**ABOUT THIS TASK:**
Exactly as written, transcribe each record below.

Data items
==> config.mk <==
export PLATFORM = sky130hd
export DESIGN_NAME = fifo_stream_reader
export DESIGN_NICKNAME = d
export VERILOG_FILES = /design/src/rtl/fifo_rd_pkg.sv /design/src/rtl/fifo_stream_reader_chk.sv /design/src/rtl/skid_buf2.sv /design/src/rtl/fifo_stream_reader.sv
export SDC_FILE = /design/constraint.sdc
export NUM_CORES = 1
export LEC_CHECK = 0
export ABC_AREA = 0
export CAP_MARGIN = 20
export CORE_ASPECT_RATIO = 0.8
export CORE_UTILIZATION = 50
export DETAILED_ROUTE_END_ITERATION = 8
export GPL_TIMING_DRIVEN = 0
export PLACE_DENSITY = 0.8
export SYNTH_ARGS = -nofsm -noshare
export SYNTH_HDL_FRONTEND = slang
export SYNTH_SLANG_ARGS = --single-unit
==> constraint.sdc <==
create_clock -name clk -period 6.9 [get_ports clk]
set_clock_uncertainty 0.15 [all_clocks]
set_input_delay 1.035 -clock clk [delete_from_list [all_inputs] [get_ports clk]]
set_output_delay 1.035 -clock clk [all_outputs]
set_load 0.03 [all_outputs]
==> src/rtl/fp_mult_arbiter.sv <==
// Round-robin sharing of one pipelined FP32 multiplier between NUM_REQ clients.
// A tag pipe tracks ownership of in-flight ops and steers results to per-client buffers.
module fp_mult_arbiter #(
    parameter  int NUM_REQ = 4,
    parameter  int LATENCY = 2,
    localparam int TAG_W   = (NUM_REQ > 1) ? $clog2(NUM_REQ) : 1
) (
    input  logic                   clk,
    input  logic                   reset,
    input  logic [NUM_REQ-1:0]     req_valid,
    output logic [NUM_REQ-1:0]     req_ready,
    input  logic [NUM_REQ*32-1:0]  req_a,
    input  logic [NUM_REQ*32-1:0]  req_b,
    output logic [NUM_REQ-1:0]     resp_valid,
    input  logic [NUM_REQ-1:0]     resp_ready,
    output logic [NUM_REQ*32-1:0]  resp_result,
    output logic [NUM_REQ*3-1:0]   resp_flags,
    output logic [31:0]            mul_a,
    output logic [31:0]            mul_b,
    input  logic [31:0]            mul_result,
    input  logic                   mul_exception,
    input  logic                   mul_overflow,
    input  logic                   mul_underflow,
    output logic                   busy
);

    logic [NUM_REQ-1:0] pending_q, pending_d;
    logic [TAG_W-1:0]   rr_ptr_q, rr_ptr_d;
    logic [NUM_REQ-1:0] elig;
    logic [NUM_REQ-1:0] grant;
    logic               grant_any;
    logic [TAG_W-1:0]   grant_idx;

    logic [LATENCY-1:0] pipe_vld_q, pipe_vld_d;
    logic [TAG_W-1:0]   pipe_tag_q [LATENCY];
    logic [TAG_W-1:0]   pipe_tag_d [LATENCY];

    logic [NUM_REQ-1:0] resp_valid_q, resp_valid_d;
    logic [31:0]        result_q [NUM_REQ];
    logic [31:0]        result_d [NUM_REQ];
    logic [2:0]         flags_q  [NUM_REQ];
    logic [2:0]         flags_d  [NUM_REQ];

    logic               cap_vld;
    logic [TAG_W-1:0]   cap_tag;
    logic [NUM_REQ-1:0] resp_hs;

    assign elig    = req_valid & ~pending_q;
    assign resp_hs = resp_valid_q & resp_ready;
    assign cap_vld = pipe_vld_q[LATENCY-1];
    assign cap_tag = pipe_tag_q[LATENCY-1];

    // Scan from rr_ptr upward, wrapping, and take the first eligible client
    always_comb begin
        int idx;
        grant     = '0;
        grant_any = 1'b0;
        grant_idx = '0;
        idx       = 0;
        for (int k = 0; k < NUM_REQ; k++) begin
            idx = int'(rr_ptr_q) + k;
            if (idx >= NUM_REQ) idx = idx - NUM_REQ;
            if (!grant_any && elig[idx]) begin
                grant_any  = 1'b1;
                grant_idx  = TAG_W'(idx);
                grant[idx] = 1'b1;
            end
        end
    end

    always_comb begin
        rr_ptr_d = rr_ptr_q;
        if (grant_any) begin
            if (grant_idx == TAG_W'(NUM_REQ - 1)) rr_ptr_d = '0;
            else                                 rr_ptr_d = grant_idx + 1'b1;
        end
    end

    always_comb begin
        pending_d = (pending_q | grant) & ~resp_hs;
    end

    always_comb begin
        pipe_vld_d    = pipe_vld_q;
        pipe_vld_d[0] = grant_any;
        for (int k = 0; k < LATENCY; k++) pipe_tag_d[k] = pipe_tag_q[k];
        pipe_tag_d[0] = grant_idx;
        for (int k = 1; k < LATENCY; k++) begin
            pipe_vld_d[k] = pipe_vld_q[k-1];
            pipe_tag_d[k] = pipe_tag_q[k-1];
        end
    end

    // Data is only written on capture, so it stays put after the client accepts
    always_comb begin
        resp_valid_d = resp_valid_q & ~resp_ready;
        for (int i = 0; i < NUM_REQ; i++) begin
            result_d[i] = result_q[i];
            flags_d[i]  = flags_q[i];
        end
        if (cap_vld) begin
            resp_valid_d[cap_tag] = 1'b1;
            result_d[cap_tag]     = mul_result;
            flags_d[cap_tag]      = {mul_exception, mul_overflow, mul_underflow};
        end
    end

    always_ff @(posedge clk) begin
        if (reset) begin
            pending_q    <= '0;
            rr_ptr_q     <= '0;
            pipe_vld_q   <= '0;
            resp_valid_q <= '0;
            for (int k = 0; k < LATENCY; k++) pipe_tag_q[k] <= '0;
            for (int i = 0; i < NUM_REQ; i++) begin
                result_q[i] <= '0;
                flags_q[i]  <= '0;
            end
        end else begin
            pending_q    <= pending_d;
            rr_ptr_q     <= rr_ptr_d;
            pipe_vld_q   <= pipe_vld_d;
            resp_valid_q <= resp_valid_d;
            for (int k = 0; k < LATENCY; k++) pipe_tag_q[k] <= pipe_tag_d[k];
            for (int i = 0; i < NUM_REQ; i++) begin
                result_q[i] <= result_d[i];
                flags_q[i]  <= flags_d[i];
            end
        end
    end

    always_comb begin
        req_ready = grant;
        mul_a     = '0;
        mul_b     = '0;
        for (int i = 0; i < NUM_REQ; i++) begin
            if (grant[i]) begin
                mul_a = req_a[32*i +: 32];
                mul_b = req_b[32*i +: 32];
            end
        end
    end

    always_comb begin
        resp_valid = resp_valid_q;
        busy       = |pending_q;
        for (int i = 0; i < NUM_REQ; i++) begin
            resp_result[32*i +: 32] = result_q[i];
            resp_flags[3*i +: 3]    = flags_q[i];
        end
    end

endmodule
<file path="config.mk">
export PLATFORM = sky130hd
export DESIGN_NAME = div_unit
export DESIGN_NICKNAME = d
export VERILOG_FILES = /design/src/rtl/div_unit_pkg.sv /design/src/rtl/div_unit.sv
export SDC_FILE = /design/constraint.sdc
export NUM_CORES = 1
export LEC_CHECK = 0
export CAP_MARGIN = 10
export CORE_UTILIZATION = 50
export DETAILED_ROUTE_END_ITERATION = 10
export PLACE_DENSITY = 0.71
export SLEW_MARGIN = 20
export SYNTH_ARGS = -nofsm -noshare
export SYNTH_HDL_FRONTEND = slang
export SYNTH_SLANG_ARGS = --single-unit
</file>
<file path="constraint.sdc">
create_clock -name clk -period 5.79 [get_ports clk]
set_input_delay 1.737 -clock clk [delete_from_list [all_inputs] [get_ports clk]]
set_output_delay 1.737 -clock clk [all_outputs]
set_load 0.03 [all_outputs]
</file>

**SOLUTION:**
==> config.mk <==
export PLATFORM = sky130hd
export DESIGN_NAME = fifo_stream_reader
export DESIGN_NICKNAME = d
export VERILOG_FILES = /design/src/rtl/fifo_rd_pkg.sv /design/src/rtl/fifo_stream_reader_chk.sv /design/src/rtl/skid_buf2.sv /design/src/rtl/fifo_stream_reader.sv
export SDC_FILE = /design/constraint.sdc
export NUM_CORES = 1
export LEC_CHECK = 0
export ABC_AREA = 0
export CAP_MARGIN = 20
export CORE_ASPECT_RATIO = 0.8
export CORE_UTILIZATION = 50
export DETAILED_ROUTE_END_ITERATION = 8
export GPL_TIMING_DRIVEN = 0
export PLACE_DENSITY = 0.8
export SYNTH_ARGS = -nofsm -noshare
export SYNTH_HDL_FRONTEND = slang
export SYNTH_SLANG_ARGS = --single-unit
==> constraint.sdc <==
create_clock -name clk -period 6.9 [get_ports clk]
set_clock_uncertainty 0.15 [all_clocks]
set_input_delay 1.035 -clock clk [delete_from_list [all_inputs] [get_ports clk]]
set_output_delay 1.035 -clock clk [all_outputs]
set_load 0.03 [all_outputs]
==> src/rtl/fp_mult_arbiter.sv <==
// Round-robin sharing of one pipelined FP32 multiplier between NUM_REQ clients.
// A tag pipe tracks ownership of in-flight ops and steers results to per-client buffers.
module fp_mult_arbiter #(
    parameter  int NUM_REQ = 4,
    parameter  int LATENCY = 2,
    localparam int TAG_W   = (NUM_REQ > 1) ? $clog2(NUM_REQ) : 1
) (
    input  logic                   clk,
    input  logic                   reset,
    input  logic [NUM_REQ-1:0]     req_valid,
    output logic [NUM_REQ-1:0]     req_ready,
    input  logic [NUM_REQ*32-1:0]  req_a,
    input  logic [NUM_REQ*32-1:0]  req_b,
    output logic [NUM_REQ-1:0]     resp_valid,
    input  logic [NUM_REQ-1:0]     resp_ready,
    output logic [NUM_REQ*32-1:0]  resp_result,
    output logic [NUM_REQ*3-1:0]   resp_flags,
    output logic [31:0]            mul_a,
    output logic [31:0]            mul_b,
    input  logic [31:0]            mul_result,
    input  logic                   mul_exception,
    input  logic                   mul_overflow,
    input  logic                   mul_underflow,
    output logic                   busy
);

    logic [NUM_REQ-1:0] pending_q, pending_d;
    logic [TAG_W-1:0]   rr_ptr_q, rr_ptr_d;
    logic [NUM_REQ-1:0] elig;
    logic [NUM_REQ-1:0] grant;
    logic               grant_any;
    logic [TAG_W-1:0]   grant_idx;

    logic [LATENCY-1:0] pipe_vld_q, pipe_vld_d;
    logic [TAG_W-1:0]   pipe_tag_q [LATENCY];
    logic [TAG_W-1:0]   pipe_tag_d [LATENCY];

    logic [NUM_REQ-1:0] resp_valid_q, resp_valid_d;
    logic [31:0]        result_q [NUM_REQ];
    logic [31:0]        result_d [NUM_REQ];
    logic [2:0]         flags_q  [NUM_REQ];
    logic [2:0]         flags_d  [NUM_REQ];

    logic               cap_vld;
    logic [TAG_W-1:0]   cap_tag;
    logic [NUM_REQ-1:0] resp_hs;

    assign elig    = req_valid & ~pending_q;
    assign resp_hs = resp_valid_q & resp_ready;
    assign cap_vld = pipe_vld_q[LATENCY-1];
    assign cap_tag = pipe_tag_q[LATENCY-1];

    // Scan from rr_ptr upward, wrapping, and take the first eligible client
    always_comb begin
        int idx;
        grant     = '0;
        grant_any = 1'b0;
        grant_idx = '0;
        idx       = 0;
        for (int k = 0; k < NUM_REQ; k++) begin
            idx = int'(rr_ptr_q) + k;
            if (idx >= NUM_REQ) idx = idx - NUM_REQ;
            if (!grant_any && elig[idx]) begin
                grant_any  = 1'b1;
                grant_idx  = TAG_W'(idx);
                grant[idx] = 1'b1;
            end
        end
    end

    always_comb begin
        rr_ptr_d = rr_ptr_q;
        if (grant_any) begin
            if (grant_idx == TAG_W'(NUM_REQ - 1)) rr_ptr_d = '0;
            else                                 rr_ptr_d = grant_idx + 1'b1;
        end
    end

    always_comb begin
        pending_d = (pending_q | grant) & ~resp_hs;
    end

    always_comb begin
        pipe_vld_d    = pipe_vld_q;
        pipe_vld_d[0] = grant_any;
        for (int k = 0; k < LATENCY; k++) pipe_tag_d[k] = pipe_tag_q[k];
        pipe_tag_d[0] = grant_idx;
        for (int k = 1; k < LATENCY; k++) begin
            pipe_vld_d[k] = pipe_vld_q[k-1];
            pipe_tag_d[k] = pipe_tag_q[k-1];
        end
    end

    // Data is only written on capture, so it stays put after the client accepts
    always_comb begin
        resp_valid_d = resp_valid_q & ~resp_ready;
        for (int i = 0; i < NUM_REQ; i++) begin
            result_d[i] = result_q[i];
            flags_d[i]  = flags_q[i];
        end
        if (cap_vld) begin
            resp_valid_d[cap_tag] = 1'b1;
            result_d[cap_tag]     = mul_result;
            flags_d[cap_tag]      = {mul_exception, mul_overflow, mul_underflow};
        end
    end

    always_ff @(posedge clk) begin
        if (reset) begin
            pending_q    <= '0;
            rr_ptr_q     <= '0;
            pipe_vld_q   <= '0;
            resp_valid_q <= '0;
            for (int k = 0; k < LATENCY; k++) pipe_tag_q[k] <= '0;
            for (int i = 0; i < NUM_REQ; i++) begin
                result_q[i] <= '0;
                flags_q[i]  <= '0;
            end
        end else begin
            pending_q    <= pending_d;
            rr_ptr_q     <= rr_ptr_d;
            pipe_vld_q   <= pipe_vld_d;
            resp_valid_q <= resp_valid_d;
            for (int k = 0; k < LATENCY; k++) pipe_tag_q[k] <= pipe_tag_d[k];
            for (int i = 0; i < NUM_REQ; i++) begin
                result_q[i] <= result_d[i];
                flags_q[i]  <= flags_d[i];
            end
        end
    end

    always_comb begin
        req_ready = grant;
        mul_a     = '0;
        mul_b     = '0;
        for (int i = 0; i < NUM_REQ; i++) begin
            if (grant[i]) begin
                mul_a = req_a[32*i +: 32];
                mul_b = req_b[32*i +: 32];
            end
        end
    end

    always_comb begin
        resp_valid = resp_valid_q;
        busy       = |pending_q;
        for (int i = 0; i < NUM_REQ; i++) begin
            resp_result[32*i +: 32] = result_q[i];
            resp_flags[3*i +: 3]    = flags_q[i];
        end
    end

endmodule
<file path="config.mk">
export PLATFORM = sky130hd
export DESIGN_NAME = div_unit
export DESIGN_NICKNAME = d
export VERILOG_FILES = /design/src/rtl/div_unit_pkg.sv /design/src/rtl/div_unit.sv
export SDC_FILE = /design/constraint.sdc
export NUM_CORES = 1
export LEC_CHECK = 0
export CAP_MARGIN = 10
export CORE_UTILIZATION = 50
export DETAILED_ROUTE_END_ITERATION = 10
export PLACE_DENSITY = 0.71
export SLEW_MARGIN = 20
export SYNTH_ARGS = -nofsm -noshare
export SYNTH_HDL_FRONTEND = slang
export SYNTH_SLANG_ARGS = --single-unit
</file>
<file path="constraint.sdc">
create_clock -name clk -period 5.79 [get_ports clk]
set_input_delay 1.737 -clock clk [delete_from_list [all_inputs] [get_ports clk]]
set_output_delay 1.737 -clock clk [all_outputs]
set_load 0.03 [all_outputs]
</file>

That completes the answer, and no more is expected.